None of this is shown in the film.  Instead we see the sons of England rushing to enlist for the next great adventure, expecting a swift and orderly conflict that would allow them to travel and train and exercise their masculinity.  Instead they found themselves mired in a years-long nightmare, and a whole generation was decimated, as the old methods of warfare (like the cavalry charge) ran directly into the new technologies of war, and the result was wholesale slaughter with a swiftness and bullet-filled brutality that the world had never before seen.  In the seventeenth century, it took thirty years to kill 4-11 million Europeans.  In World War 1, it took 4 years to kill 15-20 million (as many as 65 million if one includes deaths due to the Spanish Flu, which spread through the war).

Moviegoers will find that War Horse reminds them of the best movies they saw when they were growing up.  Its story is complicated insofar as it takes the audience through multiple smaller stories in sequence, but it’s a single story line told in a chronological manner.  There’s no shifting back and forth in time (as in Pulp Fiction), no backward storytelling (as in Memento), no multi-layered temporal puzzles (as in Inception).  There’s also no sardonic narrator (as in Fight Club), no multiplicity of interlocking stories (a la Crash), no clever insertions of text (as in a Guy Ritchie flick) — none of the gimmicks.  It’s straightforward storytelling in the midst of gorgeous wide-angle views of the English and French countrysides from a master of the craft who feels no need to attract attention to himself.  As uber-producer Kathleen Kennedy told me, it’s the kind of “epic story of hope” that attracted her to movies, a story of family and love and bravery and loyalty that’s cast upon the widest and most dramatic canvas possible.

Philosophers and theologians often cite World War 1 as the end of “the modern era,” a period of optimism in the progress of science and the perfectibility of human nature and society.  The “progressives” of the eighteenth and nineteenth centuries believed — with much justification — that the irresistible march of scientific knowledge would offer not only mastery of the physical world but also mastery of the psychological and social worlds.  We were extricating ourselves from the backwardness and the superstitions of the pre-modern world (the achievements and the philosophical and scientific syntheses of the “Dark Ages” prior to the “Enlightenment” were conveniently forgotten), and were forging a new world order, spreading the light of knowledge (and therefore peace and joy) through Europe’s far-flung colonies around the globe.

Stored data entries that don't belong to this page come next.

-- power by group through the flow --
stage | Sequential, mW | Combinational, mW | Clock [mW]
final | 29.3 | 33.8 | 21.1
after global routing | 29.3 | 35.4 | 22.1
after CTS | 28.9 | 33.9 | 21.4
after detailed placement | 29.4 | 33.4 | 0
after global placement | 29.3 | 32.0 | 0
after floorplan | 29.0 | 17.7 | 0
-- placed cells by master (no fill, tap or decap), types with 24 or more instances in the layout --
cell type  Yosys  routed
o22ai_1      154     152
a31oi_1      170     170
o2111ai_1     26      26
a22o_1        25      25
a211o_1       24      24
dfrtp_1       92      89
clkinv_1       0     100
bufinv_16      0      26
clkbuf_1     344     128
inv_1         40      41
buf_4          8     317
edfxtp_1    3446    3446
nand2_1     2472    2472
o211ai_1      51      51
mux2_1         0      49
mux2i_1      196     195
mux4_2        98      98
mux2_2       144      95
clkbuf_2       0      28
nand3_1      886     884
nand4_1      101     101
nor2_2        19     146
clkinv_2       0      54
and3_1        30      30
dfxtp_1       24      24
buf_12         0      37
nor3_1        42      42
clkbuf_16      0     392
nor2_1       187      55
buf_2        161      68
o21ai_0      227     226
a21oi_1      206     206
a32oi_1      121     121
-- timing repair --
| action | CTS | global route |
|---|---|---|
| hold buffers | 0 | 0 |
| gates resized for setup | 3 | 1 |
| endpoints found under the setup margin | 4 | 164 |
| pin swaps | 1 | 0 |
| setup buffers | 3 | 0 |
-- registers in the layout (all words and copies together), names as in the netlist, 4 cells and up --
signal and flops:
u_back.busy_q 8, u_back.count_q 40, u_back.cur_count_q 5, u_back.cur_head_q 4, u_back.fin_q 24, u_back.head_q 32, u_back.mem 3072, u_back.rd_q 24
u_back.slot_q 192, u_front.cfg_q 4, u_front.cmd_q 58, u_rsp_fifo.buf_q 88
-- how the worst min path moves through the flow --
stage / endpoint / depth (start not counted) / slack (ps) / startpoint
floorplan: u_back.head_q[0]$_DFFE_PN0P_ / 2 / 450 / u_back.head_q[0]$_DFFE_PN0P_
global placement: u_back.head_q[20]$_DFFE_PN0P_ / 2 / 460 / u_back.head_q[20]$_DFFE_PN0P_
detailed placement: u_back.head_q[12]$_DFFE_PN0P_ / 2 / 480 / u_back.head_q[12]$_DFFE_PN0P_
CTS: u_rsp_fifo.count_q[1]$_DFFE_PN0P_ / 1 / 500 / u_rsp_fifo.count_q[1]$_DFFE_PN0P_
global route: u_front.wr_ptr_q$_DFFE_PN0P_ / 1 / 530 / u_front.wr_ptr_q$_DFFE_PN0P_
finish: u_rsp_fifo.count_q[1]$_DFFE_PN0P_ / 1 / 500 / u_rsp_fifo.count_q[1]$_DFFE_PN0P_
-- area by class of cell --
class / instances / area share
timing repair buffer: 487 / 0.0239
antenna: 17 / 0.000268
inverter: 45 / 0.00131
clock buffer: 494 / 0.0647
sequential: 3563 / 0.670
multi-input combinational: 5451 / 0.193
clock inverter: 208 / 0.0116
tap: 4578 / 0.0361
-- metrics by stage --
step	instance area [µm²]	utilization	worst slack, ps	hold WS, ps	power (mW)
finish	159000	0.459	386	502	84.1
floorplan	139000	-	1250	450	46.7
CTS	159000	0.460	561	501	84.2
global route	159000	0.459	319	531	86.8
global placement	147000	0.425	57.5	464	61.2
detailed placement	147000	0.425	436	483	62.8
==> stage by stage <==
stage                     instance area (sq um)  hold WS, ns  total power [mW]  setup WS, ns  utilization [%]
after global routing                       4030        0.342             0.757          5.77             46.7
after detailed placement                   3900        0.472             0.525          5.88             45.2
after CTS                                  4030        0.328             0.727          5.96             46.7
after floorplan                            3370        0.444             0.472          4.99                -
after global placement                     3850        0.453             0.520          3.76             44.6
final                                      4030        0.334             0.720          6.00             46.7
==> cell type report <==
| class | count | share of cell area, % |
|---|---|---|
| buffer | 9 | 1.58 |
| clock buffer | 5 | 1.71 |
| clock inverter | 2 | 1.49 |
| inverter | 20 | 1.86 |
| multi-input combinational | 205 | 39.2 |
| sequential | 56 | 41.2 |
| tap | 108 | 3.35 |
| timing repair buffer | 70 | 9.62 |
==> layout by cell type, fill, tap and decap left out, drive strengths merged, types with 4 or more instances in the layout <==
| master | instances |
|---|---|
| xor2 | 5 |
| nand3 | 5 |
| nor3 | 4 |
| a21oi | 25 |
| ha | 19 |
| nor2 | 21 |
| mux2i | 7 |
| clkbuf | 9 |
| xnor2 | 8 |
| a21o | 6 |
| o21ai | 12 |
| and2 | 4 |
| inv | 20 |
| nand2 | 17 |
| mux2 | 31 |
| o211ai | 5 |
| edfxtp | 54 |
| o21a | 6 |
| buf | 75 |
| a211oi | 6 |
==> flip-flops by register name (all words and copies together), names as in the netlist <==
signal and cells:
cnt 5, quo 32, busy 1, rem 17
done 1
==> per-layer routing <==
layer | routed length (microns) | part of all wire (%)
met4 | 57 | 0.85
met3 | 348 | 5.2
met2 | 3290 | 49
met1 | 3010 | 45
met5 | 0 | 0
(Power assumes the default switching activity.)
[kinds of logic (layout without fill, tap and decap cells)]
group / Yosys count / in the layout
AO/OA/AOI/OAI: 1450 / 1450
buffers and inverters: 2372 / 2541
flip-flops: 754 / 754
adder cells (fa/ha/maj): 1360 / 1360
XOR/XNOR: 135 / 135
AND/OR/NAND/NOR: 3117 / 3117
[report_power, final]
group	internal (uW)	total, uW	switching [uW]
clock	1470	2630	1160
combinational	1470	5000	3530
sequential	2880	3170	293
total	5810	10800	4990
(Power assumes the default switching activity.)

World War 1 shattered that belief.  It was the most scientifically developed nations, and the most politically developed ones as well, that fought each other until they were savagely red in tooth and claw.  In the Great War, science was the great leveler, the machine that mowed down a generation and cared nothing for title and rank.  Europe staggered out of World War 1 far less confident in its own virtue, and far less confident that the world was growing brighter with every passing decade.

America, largely untouched by World War 1, would cherish its visions of progress for decades longer, even through World War 2.  Europeans view Americans as naive in this respect, blinkered, hopelessly optimistic in the face of human evil.  Perhaps the persistence of Christian faith in America has had something to do with that peculiarly American sense of optimism and hope — but World War 1 and the complicity of the state churches (as in World War 2) accelerated the eclipse of Christianity in Europe.

Spielberg tells a classical odyssey story in a classical manner.  He tells a story of hope in the midst of the war that, for an entire continent, sounded the death knell of hope.  It will be interesting to see how American audiences respond.  Will this story seem anachronistic, like a John Ford or David Lean movie, or will it remind Americans why they fell in love with movies in the first place?  Will they conclude that Steven Spielberg has fallen behind the wave of more ironic, self-referential, pessimistic filmmakers?  Or will they remember why they, as Americans, have resonated especially with this can-do filmmaker who loves stories of adventure and hope?